Sempre reflito muito sobre a mensagem que quero passar para quem me lê, especialmente aqueles que tem o sonho de morar no Canadá e se baseiam na minha história, achando que tudo deu certo facilmente e que eu vivo dentro de um conto de fadas com 4 estações lindas, um emprego perfeito e que consegui alcançar tudo na minha vida antes dos 40 anos. O texto de hoje traz uma reflexão sobre essa idéia errada que as pessoas acabam tendo não só daminha vida mas da de outras pessoas que moram fora e, mais do que isso, explora o que eu realmente quero passar para vocês através do meu “hobby” de escrever no blog e compartilhar minha vida nas redes sociais.

“Que vida perfeita! E que sorte a sua de ter tudo que você sempre sonhou assim tão novinha”.

Essa foi a mensagem que recebi essa semana. Mas confesso que não é a única que já recebi neste contexto. Eu entendo que o Canadá tem uma reputação incrível no mundo como um país com uma das melhores qualidades de vida e que tem um programa de imigração mais acessível (há controvérsias) que outros países, despertando o interesse de pessoas que querem sair do Brasil por diversos motivos. Ao longo destes 10 anos de Canadá – e de blog – eu conheci muitas pessoas, li muitas mensagens e entendi que o Canadá é desejado por muitos. Mas isso não faz as pessoas que estão aqui terem uma vida perfeita e serem as mais sortudas do mundo. Isso não faz sentido – e eu sei que muitas pessoas que moram aqui também vão concordar com a minha afirmação.

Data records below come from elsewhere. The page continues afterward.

Background: an optimization exercise with open tools, aiming at small area, a short achievable clock period and few clock cycles per item. Do not read the settings as production practice. Function was checked by simulation only, so behaviour that the tests miss may differ from the original.

// gcd
module gcd(opa, opb, start, resetn, clk, result, done);
input wire [31:0] opa;
input wire [31:0] opb;
input wire start, resetn;
input wire clk;
output wire [31:0] result;
output wire done;
reg  [31:0] A, B;
reg  [4:0]  k;
reg         flag;        
reg         rest;        
reg         sc;          
reg         ys;          
reg         run_reg;
reg         done_reg;
reg         start_reg;
reg         first;       
wire done_now;
assign result = B;
assign done   = done_reg | done_now;
wire init  = start & ~start_reg & (~run_reg | done_now);
wire [31:0] X = sc ? 32'd0 : A;
wire [31:0] Y = ys ? B : 32'd0;
wire [31:0] xy_d;       
wire        xy_gt;      
wire        xy_same;    
absdiff ad0 (.x(X), .y(Y), .d(xy_d), .gt(xy_gt), .eq(xy_same));
wire [3:0] xl = X[4:1] ^ Y[4:1];
wire force1 = sc & (flag | ~A[0]);
wire s1 = ~force1 & ~xl[0] & (xl[1] | ~xl[2]);    
wire s2 = ~force1 & ~xl[0] & ~xl[1];              
wire [31:0] st1 = s1 ? {2'b0, xy_d[31:2]} : {1'b0, xy_d[31:1]};
wire [31:0] nA  = s2 ? {2'b0, st1[31:2]} : st1;
wire nA0 = force1 ? B[1] : (|xl);           
wire swap   = sc | ~(xy_gt | xy_same);
wire finish = run_reg & ~rest & ~flag & xy_same;    
wire k1     = (k == 5'd1);
wire kz     = (k == 5'd0);
assign done_now = finish & ~sc & kz & ~first;
wire nflag = ~flag & ~A[0] & ~B[0];
wire nsc   = nflag | (sc & ~A[0]);
always @(posedge clk) begin
    if (init)
        A <= opa;
    else
        A <= nA;
end
wire b_ld   = init;
wire b_sh   = ~init & run_reg & (rest | (finish & ~sc & ~kz));
wire b_sw   = ~init & run_reg & ~(rest | (finish & ~sc & ~kz)) & swap;
wire b_hold = ~(b_ld | b_sh | b_sw);
wire [31:0] nB = ({32{b_ld}} & opb) | ({32{b_sh}} & {B[30:0], 1'b0}) |
                 ({32{b_sw}} & A) | ({32{b_hold}} & B);
always @(posedge clk)
    B <= nB;
always @(posedge clk) begin
    if (init) begin
        k    <= 5'd0;
        flag <= 1'b0;
        sc   <= ~opb[0];
        ys   <= ~opb[0] | opa[0];
    end else begin
        if (rest | finish) begin
            k    <= k - 5'd1;
        end else begin
            if (flag) k <= k + 5'd1;
            flag <= nflag;
        end
        sc <= nsc;
        ys <= nsc | nA0;
    end
end
  ...
Size in the first run: ~1000 cells after synthesis, roughly 100 I/O pins, roughly 0.0061 mm² of cells after synthesis.
Settings: LEC_CHECK=0, ABC_AREA=1, CAP_MARGIN=20, CORE_MARGIN=2, CORE_UTILIZATION=40, CTS_BUF_LIST=sky130_fd_sc_hd__clkbuf_4 sky130_fd_sc_hd__clkbuf_8, SETUP_SLACK_MARGIN=0.5, SLEW_MARGIN=20; clock period 4.0 ns.
standard.sh (not shown) runs the stock make flow with config.mk's settings and CLKGATE_MAP_FILE= SYNTH_SCRIPT=/design/flow/synth_recipe.tcl, a recipe that flattens the netlist after the stock synthesis.
==> flow/flow/run.sh <==
#!/bin/bash
set -e
export BUFFER_PORTS_ARGS="-buffer_cell sky130_fd_sc_hd__buf_1"
export CTS_ARGS="-sink_clustering_enable -repair_clock_nets -buf_list {sky130_fd_sc_hd__clkbuf_4 sky130_fd_sc_hd__clkbuf_8} -dont_use_dummy_load"
bash standard.sh MATCH_CELL_FOOTPRINT=0 finish > standard.log 2>&1
The first run finished with timing, DRC and antenna clean.
Testbench counts at the start, summed over its fixed seeds: cycles 169,285, items 8,000.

A minha vida não é perfeita, mas eu prefiro focar naquilo de bom que ela tem: nos filhos que eu sempre sonhei e tem saúde, na minha saúde, na pessoa ao meu lado que me apoia em tudo, no emprego que eu consegui (não por sorte mas por muito esforço, muito mesmo) e em tudo que eu conquistei (amigos, admiração, respeito). Eu não me apego ao que não alcancei: eu uso isso para correr atrás do que eu quero. Ser positiva não quer dizer que tenho uma vida perfeita. Minha vida não é perfeita. A vida do imigrante nunca será perfeita. Sempre vai faltar um pedaço do coração que ficou no Brasil. A gente aprende a viver longe da família, a gente aprende a dormir menos para trabalhar muito e tentar se destacar em um espaço tão competitivo sendo imigrante, a gente vive sem glamour, a casa está sempre bagunçada, mas a gente vive bem. Muito bem.

Acho que temos que parar de associar viver fora do Brasil com viver em um conto de fadas. Sinceramente não tem conexão e muitas vezes é o oposto inclusive. Aqui a gente trabalha muito, não tem o apoio da família, não tem a diarista que limpa nossa casa, não faz a unha toda semana, tira a linda neve com a pá todo dia porque teria que pagar $400 para uma empresa fazer ou levar multa, se questiona várias vezes se fez a escolha certa e busca entender e se adaptar à cultura que não somos acostumados.

Quando eu optei por compartilhar um pouco da minha vida com vocês eu não quis entrar em nenhuma competição e acho que o foco não é esse. Eu mostro a minha vida para inspirar vocês, mas quero deixar claro que morar no Canadá não irá fazer seus problemas desaparecerem de uma hora para outra. Inclusive, outros problemas surgirão. O que eu peço é que você acompanhe a minha história não achando que ela é perfeita ou um conto de fadas, mas real e possível. Não há perfeição: há esforço, muito trabalho e muita dedicação. Em tudo.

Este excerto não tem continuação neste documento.